* [Record extracts]
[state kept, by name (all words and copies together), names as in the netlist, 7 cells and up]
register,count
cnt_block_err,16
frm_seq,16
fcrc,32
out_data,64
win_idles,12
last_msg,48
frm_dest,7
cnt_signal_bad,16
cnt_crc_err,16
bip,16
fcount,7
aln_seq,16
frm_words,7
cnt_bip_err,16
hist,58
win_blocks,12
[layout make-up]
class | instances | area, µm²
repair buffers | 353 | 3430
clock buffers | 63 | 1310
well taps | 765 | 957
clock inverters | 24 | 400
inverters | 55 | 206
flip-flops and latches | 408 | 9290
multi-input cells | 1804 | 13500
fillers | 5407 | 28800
From an optimization exercise on the open Yosys and OpenROAD flow, aimed at small area, a short achievable clock period and few clock cycles per item; shortcuts taken in it are not production practice. Only simulation tests tie the RTL to the original design; equivalence was not proved.

===== flow/design.v =====
module mcmac_sbox (input wire [7:0] a, output wire [7:0] y);
    wire U0=a[7],U1=a[6],U2=a[5],U3=a[4],U4=a[3],U5=a[2],U6=a[1],U7=a[0];
    wire T1 = U0^U3;
    wire T2 = U0^U5;
    wire T3 = U0^U6;
    wire T4 = U3^U5;
    wire T5 = U4^U6;
    wire T6 = T1^T5;
    wire T7 = U1^U2;
    wire T8 = U7^T6;
    wire T9 = U7^T7;
    wire T10 = T6^T7;
    wire T11 = U1^U5;
    wire T12 = U2^U5;
    wire T13 = T3^T4;
    wire T14 = T6^T11;
    wire T15 = T5^T11;
    wire T16 = T5^T12;
    wire T17 = T9^T16;
    wire T18 = U3^U7;
    wire T19 = T7^T18;
    wire T20 = T1^T19;
    wire T21 = U6^U7;
    wire T22 = T7^T21;
    wire T23 = T2^T22;
    wire T24 = T2^T10;
    wire T25 = T20^T17;
    wire T26 = T3^T16;
    wire T27 = T1^T12;
    wire M1 = T13&T6;
    wire M2 = T23&T8;
    wire M3 = T14^M1;
    wire M4 = T19&U7;
    wire M5 = M4^M1;
    wire M6 = T3&T16;
    wire M7 = T22&T9;
    wire M8 = T26^M6;
    wire M9 = T20&T17;
    wire M10 = M9^M6;
    wire M11 = T1&T15;
    wire M12 = T4&T27;
    wire M13 = M12^M11;
    wire M14 = T2&T10;
    wire M15 = M14^M11;
    wire M16 = M3^M2;
    wire M17 = M5^T24;
    wire M18 = M8^M7;
    wire M19 = M10^M15;
    wire M20 = M16^M13;
    wire M21 = M17^M15;
    wire M22 = M18^M13;
    wire M23 = M19^T25;
    wire [3:0] v = {M20, M21, M22, M23};
    wire [15:0] TBM37 = 16'b1111011001010000;
    wire M37 = TBM37[v];
    wire [15:0] TBM38 = 16'b1100100111110000;
    wire M38 = TBM38[v];
    wire [15:0] TBM39 = 16'b1000111011001010;
    wire M39 = TBM39[v];
    wire [15:0] TBM40 = 16'b1110101000100110;
    wire M40 = TBM40[v];
    assign y[0] = ~((M37 & (U1 ^ U2 ^ U5 ^ U6 ^ U7)) ^ (M38 & (U0 ^ U1 ^ U3 ^ U4 ^ U6 ^ U7)) ^ (M39 & (U3 ^ U4 ^ U5 ^ U6 ^ U7)) ^ (M40 & (U0 ^ U4 ^ U5 ^ U6)));
    assign y[1] = ~((M37 & (U0 ^ U1 ^ U2 ^ U3 ^ U4 ^ U5 ^ U7)) ^ (M38 & (U0 ^ U1 ^ U3 ^ U4 ^ U6)) ^ (M39 & (U2 ^ U3)) ^ (M40 & (U1 ^ U3 ^ U4 ^ U6)));
    assign y[2] = (M37 & (U1 ^ U2 ^ U3 ^ U4 ^ U5 ^ U7)) ^ (M38 & (U0 ^ U3 ^ U5 ^ U6 ^ U7)) ^ (M39 & (U0 ^ U1 ^ U3 ^ U4 ^ U6)) ^ (M40 & (U2 ^ U5 ^ U6 ^ U7));
    assign y[3] = (M37 & (U0 ^ U1 ^ U4 ^ U6 ^ U7)) ^ (M38 & (U1 ^ U2 ^ U3 ^ U5 ^ U7)) ^ (M39 & (U3 ^ U6 ^ U7)) ^ (M40 & (U0 ^ U1 ^ U2 ^ U3 ^ U4 ^ U5 ^ U6));
    assign y[4] = (M37 & (U0 ^ U2 ^ U4 ^ U6)) ^ (M38 & (U1 ^ U3 ^ U4 ^ U6 ^ U7)) ^ (M39 & (U0 ^ U4)) ^ (M40 & (U1 ^ U2 ^ U5));
    assign y[5] = ~((M37 & (U0 ^ U2 ^ U3 ^ U4 ^ U5 ^ U7)) ^ (M38 & (U0 ^ U1 ^ U2 ^ U3 ^ U4 ^ U5)) ^ (M39 & (U1 ^ U5 ^ U7)) ^ (M40 & (U0 ^ U1 ^ U2 ^ U5)));
    assign y[6] = ~((M37 & (U1 ^ U2 ^ U3 ^ U4 ^ U5 ^ U6)) ^ (M38 & (U0 ^ U2)) ^ (M39 & (U1 ^ U2 ^ U3 ^ U6)) ^ (M40 & (U0 ^ U1 ^ U3)));
    assign y[7] = (M37 & (U1 ^ U3)) ^ (M38 & (U0 ^ U1 ^ U2 ^ U4 ^ U5 ^ U6 ^ U7)) ^ (M39 & (U0 ^ U1 ^ U2 ^ U4)) ^ (M40 & (U0 ^ U1 ^ U3 ^ U7));
endmodule
module mcmac_round (
    input  wire [127:0] state,      
    input  wire [127:0] kin,        
    input  wire [7:0]   rcon,       
    output wire [127:0] sr_out,     
    output wire [127:0] mc_out,     
    output wire [127:0] kout        
);
    function [7:0] xtime;
        input [7:0] b;
        xtime = {b[6:0], 1'b0} ^ (b[7] ? 8'h1b : 8'h00);
    endfunction
    wire [31:0] w0 = kin[127:96];
    wire [31:0] w1 = kin[95:64];
    wire [31:0] w2 = kin[63:32];
    wire [31:0] w3 = kin[31:0];
    wire [31:0] sw;
    mcmac_sbox ks0 (.a(w3[23:16]), .y(sw[31:24]));
    mcmac_sbox ks1 (.a(w3[15:8]),  .y(sw[23:16]));
    mcmac_sbox ks2 (.a(w3[7:0]),   .y(sw[15:8]));
    mcmac_sbox ks3 (.a(w3[31:24]), .y(sw[7:0]));
    wire [31:0] t0 = sw ^ {rcon, 24'h0};
    assign kout = {t0 ^ w0, t0 ^ (w0 ^ w1), t0 ^ (w0 ^ w1 ^ w2), t0 ^ (w0 ^ w1 ^ w2 ^ w3)};
    wire [127:0] sb;
    genvar i;
    generate
        for (i = 0; i < 16; i = i + 1) begin : g_sub
            mcmac_sbox s (.a(state[127-8*i -: 8]), .y(sb[127-8*i -: 8]));
        end
    endgenerate
    genvar c, r;
    generate
        for (c = 0; c < 4; c = c + 1) begin : g_col
            for (r = 0; r < 4; r = r + 1) begin : g_row
                assign sr_out[127-8*(4*c+r) -: 8] = sb[127-8*(4*((c+r)%4)+r) -: 8];
            end
        end
    endgenerate
    generate
        for (c = 0; c < 4; c = c + 1) begin : g_mix
            wire [7:0] a0 = sr_out[127-32*c -: 8];
            wire [7:0] a1 = sr_out[119-32*c -: 8];
            wire [7:0] a2 = sr_out[111-32*c -: 8];
            wire [7:0] a3 = sr_out[103-32*c -: 8];
            wire [7:0] t01 = a0 ^ a1;
            wire [7:0] t12 = a1 ^ a2;
            wire [7:0] t23 = a2 ^ a3;
            wire [7:0] t30 = a3 ^ a0;
            wire [7:0] ta  = t01 ^ t23;
            assign mc_out[127-32*c -: 8] = xtime(t01) ^ ta;
            assign mc_out[119-32*c -: 8] = xtime(t12) ^ ta;
            assign mc_out[111-32*c -: 8] = xtime(t23) ^ ta;
            assign mc_out[103-32*c -: 8] = xtime(t30) ^ ta;
        end
    endgenerate
endmodule
module mcmac (
    input  wire         clk,
    input  wire         rst,        
    input  wire         in_valid,
    output wire         in_ready,
    input  wire         in_first,   
    input  wire         in_last,    
    input  wire [4:0]   in_len,     
    input  wire [127:0] in_data,    
    input  wire [127:0] in_key,
    output reg          tag_valid,
    output wire [127:0] tag
);
    localparam S_IDLE = 3'd0;   
    localparam S_PREP = 3'd1;   
    localparam S_LRUN = 3'd2;   
    localparam S_FIX  = 3'd3;   
    localparam S_BRUN = 3'd4;   
    localparam S_WAIT = 3'd5;   
    reg [2:0]   st;
    reg [3:0]   round;       
    reg         last_rnd;    
    reg         step_rk;     
    reg         use_rnd;     
    reg         cur_last;    
    reg         m1_last;     
    reg         m1_full;     
    reg [127:0] s;           
    reg [127:0] rk;          
    reg [127:0] k0;          
    reg [127:0] lr;          
    wire idle     = (st == S_IDLE);
    wire prep     = (st == S_PREP);
    wire lrun     = (st == S_LRUN);
    wire fix      = (st == S_FIX);
    wire brun     = (st == S_BRUN);
    wire wait_blk = (st == S_WAIT);
    wire blk_end  = brun && last_rnd;
    wire l_end    = lrun && last_rnd;
    assign in_ready = idle || wait_blk || (blk_end && !cur_last);
    assign tag = s;
    wire take_in = in_valid && (wait_blk || (blk_end && !cur_last));
    reg  [7:0] rc;
    wire [7:0] rc2  = {rc[6:0], 1'b0} ^ (rc[7] ? 8'h1b : 8'h00);
    wire [7:0] rcon = step_rk ? rc2 : 8'h01;
    wire         pass_in = take_in || idle;
    reg  [127:0] padm;
    integer j;
    always @(*) begin
        for (j = 0; j < 16; j = j + 1) begin
            if (pass_in && (!in_last || j < in_len))
                padm[127-8*j -: 8] = in_data[127-8*j -: 8];
            else if (pass_in && j == in_len)
                padm[127-8*j -: 8] = 8'h80;
            else
                padm[127-8*j -: 8] = 8'h00;
        end
    end
    wire [127:0] k1   = {lr[126:0], 1'b0} ^ (lr[127] ? 128'h87 : 128'h0);
    wire [127:0] k2   = {k1[126:0], 1'b0} ^ (k1[127] ? 128'h87 : 128'h0);
    wire         full = fix ? m1_full : (in_len == 5'd16);
    wire         use_k  = fix || (take_in && in_last);
    wire         use_k0 = take_in || l_end || prep;
    wire [127:0] kx   = use_k ? (full ? k1 : k2) : 128'h0;
    wire [127:0] d = (padm ^ (use_k0 ? k0 : 128'h0)) ^ kx;
    wire [127:0] sr_o, mc_o, rk_n;
    mcmac_round u_round (
        .state (s),
        .kin   (step_rk ? rk : k0),
        .rcon  (rcon),
        .sr_out(sr_o),
        .mc_out(mc_o),
        .kout  (rk_n)
    );
    wire start_rnd = prep || fix || (wait_blk && in_valid) ||
                     (l_end && !m1_last) || (blk_end && !cur_last && in_valid);
    wire [127:0] a_src = lrun ? lr : prep ? 128'h0 : s;
    wire [127:0] s_nxt = ((use_rnd ? sr_o : a_src) ^ ((use_rnd ? rk : 128'h0) ^ d)) ^
                         (step_rk ? mc_o : 128'h0);
    always @(posedge clk) begin
        s <= s_nxt;
        rk <= rk_n;
        if (idle)
            k0 <= in_key;
        if (l_end)
            lr <= sr_o ^ rk;               
        else if (idle)
            lr <= padm;
        rc <= rcon;
        if (step_rk) begin
            round    <= round + 4'd1;
            last_rnd <= (round == 4'd9);
            step_rk  <= (round != 4'd9);
            use_rnd  <= (round != 4'd9) || brun;
        end else begin
            round    <= 4'd1;
            last_rnd <= 1'b0;
            step_rk  <= start_rnd;
            use_rnd  <= start_rnd;
        end
        if (rst) begin
            step_rk <= 1'b0;
            use_rnd <= 1'b0;
        end
        if (l_end)
            cur_last <= m1_last;
        else if (take_in)
            cur_last <= in_last;
        if (idle) begin
            m1_last <= in_last;
            m1_full <= (in_len == 5'd16);
        end
        if (rst) begin
            st        <= S_IDLE;
            tag_valid <= 1'b0;
        end else begin
            tag_valid <= 1'b0;
            case (st)
                S_IDLE: if (in_valid) st <= S_PREP;
                S_PREP: st <= S_LRUN;
                S_LRUN: if (last_rnd) st <= m1_last ? S_FIX : S_BRUN;
                S_FIX:  st <= S_BRUN;
                S_BRUN: if (last_rnd) begin
                            if (cur_last) begin
                                tag_valid <= 1'b1;
                                st        <= S_IDLE;
                            end else if (!in_valid) begin
                                st <= S_WAIT;
                            end
                        end
                S_WAIT: if (in_valid) st <= S_BRUN;
                default: st <= S_IDLE;
            endcase
        end
    end
endmodule

===== flow/flow/run.sh =====
#!/bin/bash
# Layout flow: the standard flow (standard.sh), except that the synthesis maps
# the logic with an area-oriented ABC script (flow/abc_area.script) in place of
# ORFS's delay-oriented one; OpenROAD's repair then sizes the critical paths.
# Synthesis is synth_recipe.tcl itself, with a wrapper that hands every abc call
# the script above; registers, names, flattening and renaming are unchanged.
# Each tool's output goes to a log of its own in the work folder.
set -euo pipefail
W=$(pwd)
{
  head -n 1 synth_recipe.tcl
  cat <<'EOT'
proc abc {args} {
  set i [lsearch -exact $args -script]
  if {$i >= 0} { lset args [expr {$i + 1}] $::env(FLOW_ABC_SCRIPT) }
  yosys abc {*}$args
}
EOT
  tail -n +2 synth_recipe.tcl
} > flow_synth.tcl
export FLOW_ABC_SCRIPT="$W/flow/abc_area.script"
bash standard.sh SYNTH_SCRIPT="$W/flow_synth.tcl" synth > "$W/flow_synth.log" 2>&1
bash standard.sh finish > "$W/flow_layout.log" 2>&1
test -f out/final.def

===== flow/flow/abc_area.script =====
strash
dch
map -a
topo
stime -c

===== flow/standard.sh =====
#!/bin/bash
# synth_recipe.tcl (not shown) runs the flow's synth.tcl, then flattens the netlist and writes it again
# the make line also repeats each setting of config.mk as NAME=value (left out here)
make -C /OpenROAD-flow-scripts/flow DESIGN_CONFIG=/design/flow/config.mk WORK_HOME=/design/flow/orfs CLKGATE_MAP_FILE= SYNTH_SCRIPT=/design/flow/synth_recipe.tcl "${@:-finish}"

===== flow/config.mk =====
export PLATFORM = sky130hd
export DESIGN_NAME = mcmac
export DESIGN_NICKNAME = mcmac
export VERILOG_FILES = /design/flow/design.v
export SDC_FILE = /design/flow/constraint.sdc
export NUM_CORES = 8
export LEC_CHECK = 0
export CAP_MARGIN = 20
export CORE_MARGIN = 2
export CORE_UTILIZATION = 55
export SETUP_SLACK_MARGIN = 2.5
export SLEW_MARGIN = 20

===== flow/constraint.sdc =====
create_clock -name core_clock -period 8.0 [get_ports {clk}]
set_input_delay 1.6000 -clock core_clock [delete_from_list [all_inputs] [get_ports {clk}]]
set_output_delay 1.6000 -clock core_clock [all_outputs]
set_load 0.01 [all_outputs]

==> results of run 1 <==
## how the worst min path moves through the flow
| stage | slack [ps] | start | cells past startpoint | end |
|---|---|---|---|---|
| 2_1_floorplan | 400 | round[0] | 1 | round[0] |
| 3_3_place_gp | 410 | rc[4] | 2 | rc[5] |
| 3_5_place_dp | 420 | rc[4] | 2 | rc[5] |
| 4_1_cts | 430 | rc[4] | 2 | rc[5] |
| 5_1_grt | 460 | rc[4] | 2 | rc[5] |
| 6_report | 430 | rc[4] | 2 | rc[5] |
## metal layers
layer | part of all wire [%] | wire length [um] | vias to the layer above | global-route usage, %
met1 | 37 | 93900 | 28600 | 56.5
met4 | 8.3 | 20800 | 8 | 28.3
met2 | 42 | 105000 | 4097 | 64.2
met3 | 12 | 31300 | 950 | 10.2
li1 | - | - | 28100 | -
met5 | 0.021 | 52 | - | 0
## state kept, by name, summed over array words and instances (netlist names), 3 cells and up
register  flops
k0          128
round         4
rc            8
rk          128
lr          128
s           128
st            3
## metrics by stage
step           worst slack [ps]  setup TNS (ps)  cells  hold slack (ps)
6_report                   2430               0  10700              427
5_1_grt                    2370               0  10700              456
4_1_cts                    2380               0  10400              427
3_5_place_dp                915               0  10200              417
3_3_place_gp               1080               0  10200              413
2_1_floorplan             -1510         -129460   8257              401
## critical path, cell delays in order, from the launching register on
cell	delay, ps
dfxtp_4	360
buf_4	150
buf_12	160
buf_16	160
or2_2	310
o21ai_0	90
buf_4	180
xor2_2	210
xor2_2	180
xor2_1	160
ha_1	260
xor2_1	170
xor2_1	160
or2_2	290
nand2_2	150
inv_2	80
o21ai_2	220
nand2_4	110
nor2_2	130
xor2_1	220
xor2_1	210
xnor2_1	140
xnor2_2	360
xor2_1	230
buf_4	220
xor2_1	190
buf_4	200
xor2_1	150
## what timing repair did
item	CTS	global route
setup endpoints to repair	302	196
gates resized for setup	549	460
pin swaps	78	150
buffers inserted	94	200
cloned	0	6
## final cells by class
| cell class | count | area [um2] | share of cell area, % |
|---|---|---|---|
| diodes | 1 | 2.50 | 0.00328 |
| clock buffers | 107 | 2150 | 2.82 |
| clock inverters | 31 | 297 | 0.389 |
| inverters | 766 | 3160 | 4.15 |
| multi-input cells | 6957 | 47400 | 62.2 |
| flip-flops and latches | 534 | 13500 | 17.8 |
| well taps | 1391 | 1740 | 2.28 |
| repair buffers | 865 | 7890 | 10.4 |
| repair inverters | 2 | 22.5 | 0.0296 |
## Yosys cell counts (41+ instances only)
library cell and n:
a22oi_1 41, nand3_1 112, clkinv_1 766, a21oi_1 359
dfxtp_1 275, ha_1 105, o21ai_0 490, or2_2 100
o211ai_1 118, xnor2_1 766, xor2_1 1825, nand2_1 2287
edfxtp_1 259, nor2_1 550, o22ai_1 96
## logic make-up after synthesis
kind of cell,count (synthesis),synth area share (%)
fa+ha+maj,105,2.23
simple gates,3086,20.5
mux,8,0.136
flops,534,22.6
buf+inv,766,4.89
xor+xnor,2591,38.6
compound gates,1167,11.1
==> impl_metrics.env, run 1 <==
export IMPL_syn_num_nets=8628
export IMPL_crit_path_start_kind="register"
export IMPL_dp_hpwl_um=184000
export IMPL_drc=0
export IMPL_fillers=8522
export IMPL_clockBufferDepth=3
export IMPL_hold_viol=0
export IMPL_crit_end="rk[22]"
export IMPL_avgViaCountPerCell=5.80
export IMPL_crit_type="reg -> reg"
export IMPL_drv_cap=0
export IMPL_drtAntennaViolNets=0
export IMPL_rsz0062_at_grt="yes"
export IMPL_synth_top_area_share_pct=27.2
export IMPL_yosys_top_cells_area="xor2_1, nand2_1, edfxtp_1"
export IMPL_cts_buffers=74
export IMPL_critPathMaxFanout=8
export IMPL_cp_end_kind="register"
export IMPL_status="finished clean"
export IMPL_grt_overflow=0
export IMPL_clock_sinks=534
export IMPL_layout_drive_gt1_share_pct=16.6
export IMPL_pin_count=396
export IMPL_die_h_um=331
export IMPL_via_count=61800
export IMPL_period_share_pct=69.6
export IMPL_floorplan_initialDensity_pct=55.6
export IMPL_worstPathRequired_ps=8600
export IMPL_io_buffers=394
export IMPL_fin_util_pct=72.1
export IMPL_final_cell_area_um2=76200
export IMPL_async_reset_ff_share_pct=0
export IMPL_post_synth_top_area_cell="xor2_1"
export IMPL_grt_pass1_wl_um=354000
export IMPL_wl_per_cell_um=23.5
export IMPL_routabilityCongestion=1.03
export IMPL_grt_pass1_vias=56000
export IMPL_place_area_um2=66500
export IMPL_syn_inst=8257
export IMPL_r2r_slack_ps=2430
export IMPL_coreArea_um2=106000
export IMPL_fmax_ghz=0.180
export IMPL_path_clk_slew_ps=60
export IMPL_finalSetupViolations=0
export IMPL_syn_area_per_cell_um2=7.12
export IMPL_final_common_cell="nand2_1"
export IMPL_wl_um=251000
export IMPL_area_growth_pct=29.5
export IMPL_grt_start_max_net_pins=159
export IMPL_yosysSeqAreaShare_pct=22.6
export IMPL_htree_levels=3
export IMPL_tightestPinTransition_ps=1160
export IMPL_die_w_um=331
export IMPL_ys_flop_type="dfxtp_1"
export IMPL_yosysWarnings=2
export IMPL_dr_pass1_iters=7
export IMPL_synth_distinct_cells=33
export IMPL_cts_tree="done"
export IMPL_final_cell_mix="nand2_1, xor2_1, xnor2_1"
export IMPL_hp_class="reg -> reg"
export IMPL_fin_crit_ps=5570
export IMPL_critPathLaunch="step_rk"
export IMPL_antenna_found_initial=9
export IMPL_num_rows=119
export IMPL_r2r_cells=27
export IMPL_slew_headroom_pct=22.5
export IMPL_r2r_start="step_rk"
export IMPL_dieArea_um2=110000
export IMPL_slew_violations=0
export IMPL_finClkSkew_ps=33.6
export IMPL_ys_seq_elements=534
export IMPL_fin_nets=9571
export IMPL_clockRootBuffer="clkbuf_16"
export IMPL_holdBufCountCts=0
export IMPL_grt_usage_pct=43.4
export IMPL_drtIter0Drc=7702
export IMPL_r2r_end="rk[22]"
export IMPL_crit_arrival_ps=6170
export IMPL_netlist_area_um2=58800
export IMPL_synth_edf_count=259
export IMPL_clk_latency_ps=690
Testbench counts, summed over its fixed seeds: cycles 46,686, blocks 3,698.
==> run 2, diff against run 1 <==
--- a/flow/design.v
+++ b/flow/design.v
@@ -149,2 +149,3 @@
     reg         step_rk;     
+    reg         step_ks;     
     reg         use_rnd;     
@@ -194,3 +195,3 @@
         .state (s),
-        .kin   (step_rk ? rk : k0),
+        .kin   ({step_rk ? rk[127:32] : k0[127:32], step_ks ? rk[31:0] : k0[31:0]}),
         .rcon  (rcon),
@@ -219,2 +220,3 @@
             step_rk  <= (round != 4'd9);
+            step_ks  <= (round != 4'd9);
             use_rnd  <= (round != 4'd9) || brun;
@@ -224,2 +226,3 @@
             step_rk  <= start_rnd;
+            step_ks  <= start_rnd;
             use_rnd  <= start_rnd;
==> flow/flow/abc_area.script (replaced) <==
strash
&get -n
&b
&put
dch
map -a
topo
stime -c
--- a/flow/config.mk
+++ b/flow/config.mk
@@ -10,2 +10,3 @@
 export CORE_UTILIZATION = 55
+export PLACE_DENSITY = 0.7
 export SETUP_SLACK_MARGIN = 2.5
==> run 2 against run 1 <==
Against the previous run:
- first-iteration DRC count decreased by 10%
- area after synthesis increased by 1.0%
- clock-buffer cell count decreased by 13
- highest routed layer unchanged
- critical path type unchanged
==> impl_metrics.env, run 2 <==
export IMPL_yosysSeqAreaShare_pct=22.4
export IMPL_area_growth_pct=25.3
export IMPL_critPathMaxFanout=8
export IMPL_period_share_pct=68.8
export IMPL_final_cell_mix="nand2_1, xor2_1, xnor2_1"
export IMPL_status="finished clean"
export IMPL_clockRootBuffer="clkbuf_16"
export IMPL_clockBufferDepth=3
export IMPL_slew_headroom_pct=15.3
export IMPL_syn_area_per_cell_um2=7.13
export IMPL_finClkSkew_ps=27.1
export IMPL_synth_distinct_cells=33
export IMPL_avgViaCountPerCell=5.71
export IMPL_cts_buffers=71
export IMPL_syn_num_nets=8702
export IMPL_crit_path_start_kind="register"
export IMPL_crit_arrival_ps=6020
export IMPL_fmax_ghz=0.182
export IMPL_wl_um=245000
export IMPL_crit_type="reg -> reg"
export IMPL_finalSetupViolations=0
export IMPL_netlist_area_um2=59400
export IMPL_ys_top_cells_by_count="nand2_1, xor2_1, xnor2_1, clkinv_1, o21ai_0"
export IMPL_path_clk_slew_ps=60
export IMPL_hold_viol=0
export IMPL_syn_inst=8331
export IMPL_wl_per_cell_um=23.1
export IMPL_fillers=9166
export IMPL_yosysWarnings=2
export IMPL_tightestPinTransition_ps=1260
export IMPL_grt_overflow=0
export IMPL_dp_hpwl_um=183000
export IMPL_drc=0
export IMPL_slew_violations=0
export IMPL_clk_latency_ps=670
export IMPL_coreArea_um2=107000
export IMPL_post_synth_top_area_cell="xor2_1"
export IMPL_ys_flop_type="dfxtp_1"
export IMPL_cts_tree="done"
export IMPL_grt_start_max_net_pins=158
export IMPL_grt_usage_pct=42.3
export IMPL_rsz0062_at_grt="yes"
export IMPL_hp_class="reg -> reg"
export IMPL_tns_ps=0
export IMPL_cp_end_kind="register"
export IMPL_pin_count=396
export IMPL_worstPathRequired_ps=8510
export IMPL_die_w_um=333
export IMPL_via_count=60700
export IMPL_hold_start="rc[6]"
export IMPL_num_rows=120
export IMPL_grt_pass1_wl_um=353000
export IMPL_r2r_start="s[77]"
export IMPL_antenna_found_initial=8
export IMPL_critPathLaunch="s[77]"
export IMPL_drtAntennaViolNets=0
export IMPL_dp_cells=10300
export IMPL_htree_levels=3
export IMPL_synth_edf_count=259
export IMPL_fin_nets=9539
export IMPL_final_common_cell="nand2_1"
export IMPL_clock_sinks=535
export IMPL_drtIter0Drc=6933
export IMPL_synth_top_area_share_pct=28.2
export IMPL_grt_pass1_vias=55800
export IMPL_async_reset_ff_share_pct=0
export IMPL_die_h_um=333
export IMPL_instances_no_fill=10600
export IMPL_ys_seq_elements=535
export IMPL_layout_drive_gt1_share_pct=14.4
export IMPL_fin_crit_ps=5510
export IMPL_synth_most_common_cell="nand2_1"
export IMPL_dr_pass1_iters=8
export IMPL_yosys_top_cells_area="xor2_1, nand2_1, edfxtp_1"
export IMPL_dieArea_um2=111000
export IMPL_drv_cap=0
export IMPL_io_buffers=394
export IMPL_floorplan_initialDensity_pct=55.5
export IMPL_routabilityCongestion=1.09
[run 2: cell types whose count changed in the layout (fill, tap and decap cells not counted), moves of 63 or more]
cell      before   now
o22ai_1       83     5
nand2_1     2142  2220
buf_4        429   356
clkinv_1     626   563
xor2_1      1618  1760
o211ai_1     118     9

* [Problem]
Out of the listing above, reproduce exactly the lines from the one with "export IMPL_avgViaCountPerCell=5.80" up to and including the one with "export IMPL_floorplan_initialDensity_pct=55.6".

* [Exercise answer]
export IMPL_avgViaCountPerCell=5.80
export IMPL_crit_type="reg -> reg"
export IMPL_drv_cap=0
export IMPL_drtAntennaViolNets=0
export IMPL_rsz0062_at_grt="yes"
export IMPL_synth_top_area_share_pct=27.2
export IMPL_yosys_top_cells_area="xor2_1, nand2_1, edfxtp_1"
export IMPL_cts_buffers=74
export IMPL_critPathMaxFanout=8
export IMPL_cp_end_kind="register"
export IMPL_status="finished clean"
export IMPL_grt_overflow=0
export IMPL_clock_sinks=534
export IMPL_layout_drive_gt1_share_pct=16.6
export IMPL_pin_count=396
export IMPL_die_h_um=331
export IMPL_via_count=61800
export IMPL_period_share_pct=69.6
export IMPL_floorplan_initialDensity_pct=55.6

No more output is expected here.